Problem to solve
What is the number of lines in the entries below that include the word "counts"? Provide the number only.

Collected data entries
· · · · ·

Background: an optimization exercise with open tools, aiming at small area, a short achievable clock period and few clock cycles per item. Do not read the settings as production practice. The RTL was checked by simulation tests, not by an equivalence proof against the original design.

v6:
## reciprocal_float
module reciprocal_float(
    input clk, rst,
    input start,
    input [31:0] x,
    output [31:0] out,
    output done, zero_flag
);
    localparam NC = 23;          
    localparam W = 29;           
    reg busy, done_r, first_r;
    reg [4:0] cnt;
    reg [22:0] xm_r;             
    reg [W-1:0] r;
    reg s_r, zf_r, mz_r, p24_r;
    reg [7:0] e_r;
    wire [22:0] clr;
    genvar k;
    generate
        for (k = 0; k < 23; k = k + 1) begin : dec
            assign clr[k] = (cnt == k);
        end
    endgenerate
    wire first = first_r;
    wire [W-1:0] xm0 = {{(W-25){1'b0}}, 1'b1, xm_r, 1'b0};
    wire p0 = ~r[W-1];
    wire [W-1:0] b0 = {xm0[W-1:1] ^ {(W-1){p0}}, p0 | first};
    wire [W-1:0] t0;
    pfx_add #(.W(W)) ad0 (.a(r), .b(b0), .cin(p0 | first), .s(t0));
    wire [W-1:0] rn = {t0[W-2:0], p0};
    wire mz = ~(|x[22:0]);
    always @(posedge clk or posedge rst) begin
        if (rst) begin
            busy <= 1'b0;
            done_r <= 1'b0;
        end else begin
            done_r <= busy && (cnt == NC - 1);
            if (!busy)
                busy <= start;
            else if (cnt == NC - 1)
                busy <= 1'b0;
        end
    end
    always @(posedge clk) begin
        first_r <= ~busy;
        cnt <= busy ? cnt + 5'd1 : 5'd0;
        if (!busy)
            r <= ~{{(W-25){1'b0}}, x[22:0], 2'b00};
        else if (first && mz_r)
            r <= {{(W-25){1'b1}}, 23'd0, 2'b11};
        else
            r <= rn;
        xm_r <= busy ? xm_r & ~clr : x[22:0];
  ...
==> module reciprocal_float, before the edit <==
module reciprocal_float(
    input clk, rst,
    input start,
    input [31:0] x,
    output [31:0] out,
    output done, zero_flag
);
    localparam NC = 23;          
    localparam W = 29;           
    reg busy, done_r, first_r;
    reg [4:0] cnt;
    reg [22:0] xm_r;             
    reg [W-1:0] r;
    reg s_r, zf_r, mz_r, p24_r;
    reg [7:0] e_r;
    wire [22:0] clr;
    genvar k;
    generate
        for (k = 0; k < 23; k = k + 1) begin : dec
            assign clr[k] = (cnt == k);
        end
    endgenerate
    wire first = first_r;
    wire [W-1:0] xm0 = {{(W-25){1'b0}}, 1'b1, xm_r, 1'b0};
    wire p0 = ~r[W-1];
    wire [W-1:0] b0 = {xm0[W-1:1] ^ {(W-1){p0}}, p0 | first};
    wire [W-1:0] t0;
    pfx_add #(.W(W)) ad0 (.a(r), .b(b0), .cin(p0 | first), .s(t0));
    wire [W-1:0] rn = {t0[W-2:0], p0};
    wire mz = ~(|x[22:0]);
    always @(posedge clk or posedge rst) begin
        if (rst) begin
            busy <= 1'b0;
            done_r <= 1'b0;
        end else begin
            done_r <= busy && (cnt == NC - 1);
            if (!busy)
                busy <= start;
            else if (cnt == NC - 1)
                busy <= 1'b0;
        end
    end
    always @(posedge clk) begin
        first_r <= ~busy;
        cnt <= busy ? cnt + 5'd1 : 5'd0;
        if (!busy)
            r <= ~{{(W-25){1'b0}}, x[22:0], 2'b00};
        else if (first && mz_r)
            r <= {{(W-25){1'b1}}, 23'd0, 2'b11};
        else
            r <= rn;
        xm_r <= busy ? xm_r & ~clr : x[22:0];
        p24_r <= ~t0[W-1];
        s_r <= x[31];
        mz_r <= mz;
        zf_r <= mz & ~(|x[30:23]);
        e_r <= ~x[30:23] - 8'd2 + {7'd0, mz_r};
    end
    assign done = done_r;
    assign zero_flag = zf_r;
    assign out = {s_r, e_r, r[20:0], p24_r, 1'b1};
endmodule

· · · · ·

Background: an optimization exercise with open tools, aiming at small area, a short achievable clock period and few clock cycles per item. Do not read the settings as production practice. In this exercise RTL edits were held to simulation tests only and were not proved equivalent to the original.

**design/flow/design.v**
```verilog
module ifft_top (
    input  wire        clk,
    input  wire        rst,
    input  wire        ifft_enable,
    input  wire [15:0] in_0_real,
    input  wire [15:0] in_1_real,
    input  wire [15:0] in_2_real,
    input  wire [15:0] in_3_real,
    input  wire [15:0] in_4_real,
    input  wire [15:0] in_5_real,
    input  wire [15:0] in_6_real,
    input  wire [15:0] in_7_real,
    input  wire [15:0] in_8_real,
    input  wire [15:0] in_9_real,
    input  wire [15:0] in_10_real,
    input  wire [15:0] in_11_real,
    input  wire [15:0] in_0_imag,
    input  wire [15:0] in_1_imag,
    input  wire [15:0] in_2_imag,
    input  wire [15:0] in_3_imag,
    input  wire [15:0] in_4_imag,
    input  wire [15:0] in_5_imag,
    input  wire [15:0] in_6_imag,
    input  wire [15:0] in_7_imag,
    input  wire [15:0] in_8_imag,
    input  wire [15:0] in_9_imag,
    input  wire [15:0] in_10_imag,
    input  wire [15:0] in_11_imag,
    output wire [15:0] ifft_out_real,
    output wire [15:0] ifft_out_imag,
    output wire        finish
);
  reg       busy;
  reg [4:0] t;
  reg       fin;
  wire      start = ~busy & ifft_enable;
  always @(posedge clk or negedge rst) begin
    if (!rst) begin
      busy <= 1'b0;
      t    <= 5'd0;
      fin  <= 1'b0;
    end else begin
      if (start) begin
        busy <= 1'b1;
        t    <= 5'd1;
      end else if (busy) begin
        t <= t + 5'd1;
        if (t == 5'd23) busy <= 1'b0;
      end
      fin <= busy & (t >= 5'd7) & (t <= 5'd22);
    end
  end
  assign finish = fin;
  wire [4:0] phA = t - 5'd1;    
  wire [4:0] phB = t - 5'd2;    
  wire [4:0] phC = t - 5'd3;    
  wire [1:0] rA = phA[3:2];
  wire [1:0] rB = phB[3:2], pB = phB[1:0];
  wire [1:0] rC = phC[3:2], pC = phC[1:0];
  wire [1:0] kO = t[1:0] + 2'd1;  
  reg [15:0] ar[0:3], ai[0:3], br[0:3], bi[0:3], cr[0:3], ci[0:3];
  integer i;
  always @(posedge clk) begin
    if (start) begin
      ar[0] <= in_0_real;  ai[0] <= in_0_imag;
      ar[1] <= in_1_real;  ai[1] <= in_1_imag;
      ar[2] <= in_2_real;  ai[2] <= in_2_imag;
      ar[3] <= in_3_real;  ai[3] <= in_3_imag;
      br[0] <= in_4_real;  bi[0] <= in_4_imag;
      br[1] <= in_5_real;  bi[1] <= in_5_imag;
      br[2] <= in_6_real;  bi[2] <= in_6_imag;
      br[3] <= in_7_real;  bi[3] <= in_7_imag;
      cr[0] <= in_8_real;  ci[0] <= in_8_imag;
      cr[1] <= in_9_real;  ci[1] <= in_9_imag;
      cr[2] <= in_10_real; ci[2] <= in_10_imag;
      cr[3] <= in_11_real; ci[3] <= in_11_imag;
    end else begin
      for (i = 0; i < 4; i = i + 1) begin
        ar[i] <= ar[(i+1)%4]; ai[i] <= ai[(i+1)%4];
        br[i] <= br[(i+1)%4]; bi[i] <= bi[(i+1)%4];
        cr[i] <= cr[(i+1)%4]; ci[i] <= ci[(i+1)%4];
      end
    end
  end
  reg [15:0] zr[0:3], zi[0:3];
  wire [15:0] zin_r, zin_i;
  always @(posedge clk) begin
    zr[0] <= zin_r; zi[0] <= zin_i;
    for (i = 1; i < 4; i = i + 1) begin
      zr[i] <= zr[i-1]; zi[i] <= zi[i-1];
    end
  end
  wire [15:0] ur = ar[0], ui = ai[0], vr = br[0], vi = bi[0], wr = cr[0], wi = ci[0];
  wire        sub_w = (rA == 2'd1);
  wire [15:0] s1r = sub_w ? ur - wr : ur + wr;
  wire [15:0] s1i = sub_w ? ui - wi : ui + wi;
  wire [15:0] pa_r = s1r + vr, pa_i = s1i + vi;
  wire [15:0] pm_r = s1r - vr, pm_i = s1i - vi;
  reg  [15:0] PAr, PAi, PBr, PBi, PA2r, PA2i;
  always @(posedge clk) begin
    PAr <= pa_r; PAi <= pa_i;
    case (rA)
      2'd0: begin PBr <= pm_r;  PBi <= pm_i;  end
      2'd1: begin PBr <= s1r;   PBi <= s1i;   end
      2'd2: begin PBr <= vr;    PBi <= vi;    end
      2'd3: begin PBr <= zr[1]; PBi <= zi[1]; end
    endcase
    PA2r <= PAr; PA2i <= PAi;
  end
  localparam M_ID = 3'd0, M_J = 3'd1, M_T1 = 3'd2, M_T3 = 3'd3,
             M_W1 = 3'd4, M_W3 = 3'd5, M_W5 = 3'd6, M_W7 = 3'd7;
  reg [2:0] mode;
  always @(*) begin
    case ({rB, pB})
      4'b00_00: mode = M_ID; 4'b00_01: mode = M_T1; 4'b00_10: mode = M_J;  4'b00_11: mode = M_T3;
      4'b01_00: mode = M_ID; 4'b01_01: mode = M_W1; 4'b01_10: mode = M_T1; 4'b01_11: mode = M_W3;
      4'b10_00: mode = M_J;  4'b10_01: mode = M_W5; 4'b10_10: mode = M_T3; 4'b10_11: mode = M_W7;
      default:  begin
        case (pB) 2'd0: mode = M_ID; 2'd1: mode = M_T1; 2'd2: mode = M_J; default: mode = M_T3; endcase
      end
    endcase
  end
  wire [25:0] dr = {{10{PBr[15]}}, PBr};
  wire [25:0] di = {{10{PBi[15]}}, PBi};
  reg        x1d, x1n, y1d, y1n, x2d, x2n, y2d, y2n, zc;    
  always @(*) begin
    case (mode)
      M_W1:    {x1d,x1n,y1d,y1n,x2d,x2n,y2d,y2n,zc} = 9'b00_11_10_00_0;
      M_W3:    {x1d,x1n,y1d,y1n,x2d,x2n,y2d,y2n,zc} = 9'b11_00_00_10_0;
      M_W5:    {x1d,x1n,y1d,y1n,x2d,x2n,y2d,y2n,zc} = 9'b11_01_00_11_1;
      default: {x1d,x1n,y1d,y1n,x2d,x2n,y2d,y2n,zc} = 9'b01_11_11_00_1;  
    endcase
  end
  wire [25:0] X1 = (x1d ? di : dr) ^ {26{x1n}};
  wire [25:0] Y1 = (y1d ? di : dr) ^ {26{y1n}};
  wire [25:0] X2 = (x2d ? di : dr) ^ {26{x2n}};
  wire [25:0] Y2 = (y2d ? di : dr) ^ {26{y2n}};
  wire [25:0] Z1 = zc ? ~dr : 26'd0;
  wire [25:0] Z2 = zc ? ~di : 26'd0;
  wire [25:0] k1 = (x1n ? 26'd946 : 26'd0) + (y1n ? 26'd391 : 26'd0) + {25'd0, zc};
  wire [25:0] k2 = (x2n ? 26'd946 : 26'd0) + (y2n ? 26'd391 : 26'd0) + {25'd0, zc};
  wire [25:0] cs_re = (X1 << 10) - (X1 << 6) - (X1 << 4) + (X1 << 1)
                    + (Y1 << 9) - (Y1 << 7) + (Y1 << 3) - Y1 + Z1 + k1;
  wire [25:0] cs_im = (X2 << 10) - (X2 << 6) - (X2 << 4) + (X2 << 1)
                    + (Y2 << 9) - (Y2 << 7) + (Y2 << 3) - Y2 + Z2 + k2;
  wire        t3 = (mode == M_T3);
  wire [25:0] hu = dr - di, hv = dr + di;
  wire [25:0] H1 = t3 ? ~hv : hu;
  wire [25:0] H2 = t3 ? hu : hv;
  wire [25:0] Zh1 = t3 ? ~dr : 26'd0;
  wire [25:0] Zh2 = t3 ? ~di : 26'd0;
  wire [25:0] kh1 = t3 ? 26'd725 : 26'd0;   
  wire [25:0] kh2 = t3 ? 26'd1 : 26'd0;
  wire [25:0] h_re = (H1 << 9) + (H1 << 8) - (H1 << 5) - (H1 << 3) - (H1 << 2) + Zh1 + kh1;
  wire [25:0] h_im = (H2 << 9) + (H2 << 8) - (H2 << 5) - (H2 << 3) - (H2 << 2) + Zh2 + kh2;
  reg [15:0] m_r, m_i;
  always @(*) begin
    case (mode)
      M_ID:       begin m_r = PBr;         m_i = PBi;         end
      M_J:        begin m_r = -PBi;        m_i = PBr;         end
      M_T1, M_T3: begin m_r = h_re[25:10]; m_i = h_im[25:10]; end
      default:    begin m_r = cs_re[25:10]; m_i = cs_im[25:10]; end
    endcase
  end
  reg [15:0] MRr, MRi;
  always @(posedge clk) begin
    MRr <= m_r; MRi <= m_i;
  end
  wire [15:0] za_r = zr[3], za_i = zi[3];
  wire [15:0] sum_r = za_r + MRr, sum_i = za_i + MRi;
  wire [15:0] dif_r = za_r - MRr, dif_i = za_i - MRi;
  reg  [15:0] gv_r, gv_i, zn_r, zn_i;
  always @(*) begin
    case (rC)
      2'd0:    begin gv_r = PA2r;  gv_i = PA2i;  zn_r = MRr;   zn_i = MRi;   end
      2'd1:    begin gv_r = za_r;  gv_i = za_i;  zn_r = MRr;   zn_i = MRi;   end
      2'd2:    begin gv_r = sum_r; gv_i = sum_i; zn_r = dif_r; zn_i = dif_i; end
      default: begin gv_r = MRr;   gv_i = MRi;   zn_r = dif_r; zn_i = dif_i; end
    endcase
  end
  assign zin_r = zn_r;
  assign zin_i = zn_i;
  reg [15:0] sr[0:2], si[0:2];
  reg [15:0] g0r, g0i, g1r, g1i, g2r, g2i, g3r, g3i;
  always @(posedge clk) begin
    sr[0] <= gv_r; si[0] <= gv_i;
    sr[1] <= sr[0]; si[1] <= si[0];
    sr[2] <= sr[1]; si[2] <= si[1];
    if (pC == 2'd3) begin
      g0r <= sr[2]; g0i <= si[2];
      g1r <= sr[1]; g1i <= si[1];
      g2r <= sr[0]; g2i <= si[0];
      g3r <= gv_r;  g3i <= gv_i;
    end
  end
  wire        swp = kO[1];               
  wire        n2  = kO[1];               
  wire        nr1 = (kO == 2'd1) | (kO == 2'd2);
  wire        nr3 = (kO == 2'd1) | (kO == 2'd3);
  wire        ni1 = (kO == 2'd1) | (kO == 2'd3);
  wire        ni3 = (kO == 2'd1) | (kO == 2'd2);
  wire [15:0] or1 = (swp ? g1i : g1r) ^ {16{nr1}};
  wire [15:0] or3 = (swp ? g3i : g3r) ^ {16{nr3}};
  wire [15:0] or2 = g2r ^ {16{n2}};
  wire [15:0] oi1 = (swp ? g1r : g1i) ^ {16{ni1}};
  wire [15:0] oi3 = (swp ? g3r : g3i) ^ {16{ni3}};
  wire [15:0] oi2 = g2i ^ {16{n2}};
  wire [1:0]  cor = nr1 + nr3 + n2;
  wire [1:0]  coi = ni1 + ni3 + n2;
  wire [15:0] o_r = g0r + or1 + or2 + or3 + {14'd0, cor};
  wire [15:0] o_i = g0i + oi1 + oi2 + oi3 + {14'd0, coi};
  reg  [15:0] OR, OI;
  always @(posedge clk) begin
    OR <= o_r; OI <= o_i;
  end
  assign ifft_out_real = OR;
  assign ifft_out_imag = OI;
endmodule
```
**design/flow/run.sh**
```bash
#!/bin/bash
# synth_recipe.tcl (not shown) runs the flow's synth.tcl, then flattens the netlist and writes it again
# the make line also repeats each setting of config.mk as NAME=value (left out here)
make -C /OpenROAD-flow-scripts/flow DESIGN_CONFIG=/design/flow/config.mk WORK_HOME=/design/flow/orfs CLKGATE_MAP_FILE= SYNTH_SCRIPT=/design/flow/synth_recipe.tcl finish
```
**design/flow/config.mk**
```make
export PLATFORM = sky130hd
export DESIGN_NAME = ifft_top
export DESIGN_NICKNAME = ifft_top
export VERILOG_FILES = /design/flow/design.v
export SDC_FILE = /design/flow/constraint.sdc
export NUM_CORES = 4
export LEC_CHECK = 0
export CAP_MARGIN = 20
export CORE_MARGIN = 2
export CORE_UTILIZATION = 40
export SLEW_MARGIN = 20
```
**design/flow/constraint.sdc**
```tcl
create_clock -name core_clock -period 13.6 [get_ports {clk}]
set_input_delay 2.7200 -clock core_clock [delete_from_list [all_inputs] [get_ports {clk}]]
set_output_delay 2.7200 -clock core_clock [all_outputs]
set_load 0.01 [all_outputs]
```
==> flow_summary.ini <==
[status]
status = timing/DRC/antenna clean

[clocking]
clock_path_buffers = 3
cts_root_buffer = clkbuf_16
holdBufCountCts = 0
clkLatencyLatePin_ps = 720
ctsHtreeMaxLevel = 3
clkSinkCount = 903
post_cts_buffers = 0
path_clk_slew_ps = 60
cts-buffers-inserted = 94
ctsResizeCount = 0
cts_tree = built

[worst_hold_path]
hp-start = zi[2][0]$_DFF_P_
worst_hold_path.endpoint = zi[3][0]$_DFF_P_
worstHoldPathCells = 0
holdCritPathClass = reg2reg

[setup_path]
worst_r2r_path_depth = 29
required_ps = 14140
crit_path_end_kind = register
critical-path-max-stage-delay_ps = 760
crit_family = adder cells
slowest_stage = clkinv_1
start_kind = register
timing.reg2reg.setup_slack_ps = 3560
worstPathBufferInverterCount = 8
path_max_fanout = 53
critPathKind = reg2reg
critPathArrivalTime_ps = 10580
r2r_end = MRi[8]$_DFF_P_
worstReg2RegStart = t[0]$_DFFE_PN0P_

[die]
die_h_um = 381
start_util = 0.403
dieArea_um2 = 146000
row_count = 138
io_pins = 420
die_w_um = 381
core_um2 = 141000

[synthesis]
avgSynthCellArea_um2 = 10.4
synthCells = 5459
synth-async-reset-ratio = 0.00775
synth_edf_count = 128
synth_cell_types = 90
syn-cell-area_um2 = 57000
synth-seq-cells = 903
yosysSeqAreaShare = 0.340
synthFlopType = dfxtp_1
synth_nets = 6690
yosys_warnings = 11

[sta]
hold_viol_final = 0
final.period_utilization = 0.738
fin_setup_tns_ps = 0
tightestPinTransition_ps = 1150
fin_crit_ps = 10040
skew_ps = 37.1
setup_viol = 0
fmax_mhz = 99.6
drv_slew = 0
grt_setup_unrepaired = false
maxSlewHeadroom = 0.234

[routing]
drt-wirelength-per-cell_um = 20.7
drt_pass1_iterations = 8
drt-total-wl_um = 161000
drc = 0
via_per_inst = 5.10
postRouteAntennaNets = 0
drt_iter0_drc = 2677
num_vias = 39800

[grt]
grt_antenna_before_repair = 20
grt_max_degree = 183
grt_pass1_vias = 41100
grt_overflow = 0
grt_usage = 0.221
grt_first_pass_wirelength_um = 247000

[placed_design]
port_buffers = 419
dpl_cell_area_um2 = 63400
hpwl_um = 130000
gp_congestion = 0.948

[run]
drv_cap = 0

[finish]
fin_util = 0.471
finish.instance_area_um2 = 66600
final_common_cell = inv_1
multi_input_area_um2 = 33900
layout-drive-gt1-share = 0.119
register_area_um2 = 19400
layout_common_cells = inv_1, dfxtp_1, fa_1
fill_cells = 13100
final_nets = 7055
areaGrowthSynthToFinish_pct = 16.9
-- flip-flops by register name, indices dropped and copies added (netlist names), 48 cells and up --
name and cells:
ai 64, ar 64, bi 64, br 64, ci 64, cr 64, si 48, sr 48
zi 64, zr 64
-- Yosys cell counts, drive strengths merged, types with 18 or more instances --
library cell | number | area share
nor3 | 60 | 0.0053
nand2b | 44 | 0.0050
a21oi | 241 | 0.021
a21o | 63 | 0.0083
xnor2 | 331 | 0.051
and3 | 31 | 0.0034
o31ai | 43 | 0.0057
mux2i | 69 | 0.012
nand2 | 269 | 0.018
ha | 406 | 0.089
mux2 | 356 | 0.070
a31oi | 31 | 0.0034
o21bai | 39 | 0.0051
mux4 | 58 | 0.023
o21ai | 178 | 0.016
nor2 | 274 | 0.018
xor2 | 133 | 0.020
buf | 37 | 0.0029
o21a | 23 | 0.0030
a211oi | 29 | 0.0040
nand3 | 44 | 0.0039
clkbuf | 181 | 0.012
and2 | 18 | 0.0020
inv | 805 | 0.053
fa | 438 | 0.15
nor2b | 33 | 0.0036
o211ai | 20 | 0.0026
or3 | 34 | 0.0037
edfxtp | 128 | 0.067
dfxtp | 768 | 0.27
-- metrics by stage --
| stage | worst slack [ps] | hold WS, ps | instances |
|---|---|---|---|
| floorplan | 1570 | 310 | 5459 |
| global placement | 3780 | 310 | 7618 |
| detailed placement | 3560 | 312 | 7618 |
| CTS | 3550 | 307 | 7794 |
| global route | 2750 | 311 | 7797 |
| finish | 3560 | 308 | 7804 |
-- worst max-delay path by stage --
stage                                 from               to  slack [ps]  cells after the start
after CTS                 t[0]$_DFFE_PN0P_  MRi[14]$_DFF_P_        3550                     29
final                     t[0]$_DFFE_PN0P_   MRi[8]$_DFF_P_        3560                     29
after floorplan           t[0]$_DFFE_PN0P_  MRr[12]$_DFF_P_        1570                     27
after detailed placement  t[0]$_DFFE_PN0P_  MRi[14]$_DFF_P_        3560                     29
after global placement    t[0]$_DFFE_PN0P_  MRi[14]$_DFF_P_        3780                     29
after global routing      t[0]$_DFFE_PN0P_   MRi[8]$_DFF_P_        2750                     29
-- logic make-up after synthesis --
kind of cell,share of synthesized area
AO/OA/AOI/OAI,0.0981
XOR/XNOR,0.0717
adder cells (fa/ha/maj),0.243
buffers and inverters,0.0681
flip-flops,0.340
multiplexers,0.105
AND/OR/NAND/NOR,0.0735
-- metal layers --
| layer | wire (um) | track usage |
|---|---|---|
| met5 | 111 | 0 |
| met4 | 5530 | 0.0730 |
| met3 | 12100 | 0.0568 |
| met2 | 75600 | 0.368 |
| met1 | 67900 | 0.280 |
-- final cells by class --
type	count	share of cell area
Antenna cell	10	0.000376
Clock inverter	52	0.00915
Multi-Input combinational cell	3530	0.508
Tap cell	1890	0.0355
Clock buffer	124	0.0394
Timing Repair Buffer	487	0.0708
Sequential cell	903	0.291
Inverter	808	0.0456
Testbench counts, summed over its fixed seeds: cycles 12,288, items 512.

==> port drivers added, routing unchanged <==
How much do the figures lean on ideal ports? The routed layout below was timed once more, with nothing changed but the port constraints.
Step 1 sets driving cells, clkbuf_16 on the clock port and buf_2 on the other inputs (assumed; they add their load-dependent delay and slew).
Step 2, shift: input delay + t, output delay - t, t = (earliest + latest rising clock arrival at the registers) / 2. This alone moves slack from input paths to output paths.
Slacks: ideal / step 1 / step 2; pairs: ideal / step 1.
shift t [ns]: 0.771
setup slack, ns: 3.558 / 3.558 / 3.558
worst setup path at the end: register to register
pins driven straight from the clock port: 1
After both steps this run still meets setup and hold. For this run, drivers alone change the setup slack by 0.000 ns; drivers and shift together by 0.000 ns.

· · · · ·

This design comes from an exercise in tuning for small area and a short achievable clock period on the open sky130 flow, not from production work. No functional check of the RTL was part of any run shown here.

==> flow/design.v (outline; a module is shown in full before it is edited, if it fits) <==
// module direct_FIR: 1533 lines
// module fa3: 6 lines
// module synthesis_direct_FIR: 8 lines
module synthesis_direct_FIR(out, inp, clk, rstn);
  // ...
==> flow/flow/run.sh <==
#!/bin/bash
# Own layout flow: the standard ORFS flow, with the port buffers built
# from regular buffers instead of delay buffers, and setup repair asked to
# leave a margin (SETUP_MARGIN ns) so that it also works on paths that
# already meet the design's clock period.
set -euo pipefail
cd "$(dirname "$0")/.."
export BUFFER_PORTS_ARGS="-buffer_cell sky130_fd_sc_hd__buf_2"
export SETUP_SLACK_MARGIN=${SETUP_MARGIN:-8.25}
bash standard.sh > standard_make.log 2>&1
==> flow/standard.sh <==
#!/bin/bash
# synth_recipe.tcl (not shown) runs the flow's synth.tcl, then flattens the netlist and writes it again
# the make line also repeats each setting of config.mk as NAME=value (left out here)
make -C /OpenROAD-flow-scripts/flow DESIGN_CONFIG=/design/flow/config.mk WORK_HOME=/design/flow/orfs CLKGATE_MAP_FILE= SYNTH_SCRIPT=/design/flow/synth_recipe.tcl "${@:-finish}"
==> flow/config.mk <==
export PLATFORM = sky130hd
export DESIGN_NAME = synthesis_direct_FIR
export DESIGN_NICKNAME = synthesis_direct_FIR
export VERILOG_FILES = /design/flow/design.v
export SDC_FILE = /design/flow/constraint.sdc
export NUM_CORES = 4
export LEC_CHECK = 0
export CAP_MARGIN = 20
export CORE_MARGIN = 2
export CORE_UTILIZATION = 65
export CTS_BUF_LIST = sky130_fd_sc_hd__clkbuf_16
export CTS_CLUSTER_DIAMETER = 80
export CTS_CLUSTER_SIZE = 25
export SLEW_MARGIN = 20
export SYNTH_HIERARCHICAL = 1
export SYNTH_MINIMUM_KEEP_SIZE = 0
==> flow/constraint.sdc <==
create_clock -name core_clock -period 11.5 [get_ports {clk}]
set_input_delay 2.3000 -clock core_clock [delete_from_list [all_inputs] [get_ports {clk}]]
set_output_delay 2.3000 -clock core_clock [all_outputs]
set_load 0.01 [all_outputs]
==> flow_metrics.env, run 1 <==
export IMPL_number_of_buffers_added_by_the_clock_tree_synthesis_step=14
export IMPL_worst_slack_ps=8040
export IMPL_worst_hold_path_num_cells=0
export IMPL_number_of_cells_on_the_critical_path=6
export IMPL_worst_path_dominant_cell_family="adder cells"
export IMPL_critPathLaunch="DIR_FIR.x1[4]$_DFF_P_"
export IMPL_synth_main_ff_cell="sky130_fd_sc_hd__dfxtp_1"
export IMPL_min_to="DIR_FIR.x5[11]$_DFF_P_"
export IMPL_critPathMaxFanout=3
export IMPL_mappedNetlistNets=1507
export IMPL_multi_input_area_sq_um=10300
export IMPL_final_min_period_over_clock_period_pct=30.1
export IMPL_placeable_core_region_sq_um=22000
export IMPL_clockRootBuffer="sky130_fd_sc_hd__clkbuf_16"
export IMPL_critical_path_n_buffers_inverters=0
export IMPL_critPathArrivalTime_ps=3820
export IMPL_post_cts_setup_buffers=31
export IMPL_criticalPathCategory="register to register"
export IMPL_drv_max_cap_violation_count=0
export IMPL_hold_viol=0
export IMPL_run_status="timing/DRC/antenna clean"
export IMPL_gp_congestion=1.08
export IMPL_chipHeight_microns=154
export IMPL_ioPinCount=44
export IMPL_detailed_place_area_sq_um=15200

· · · · ·

Response area
2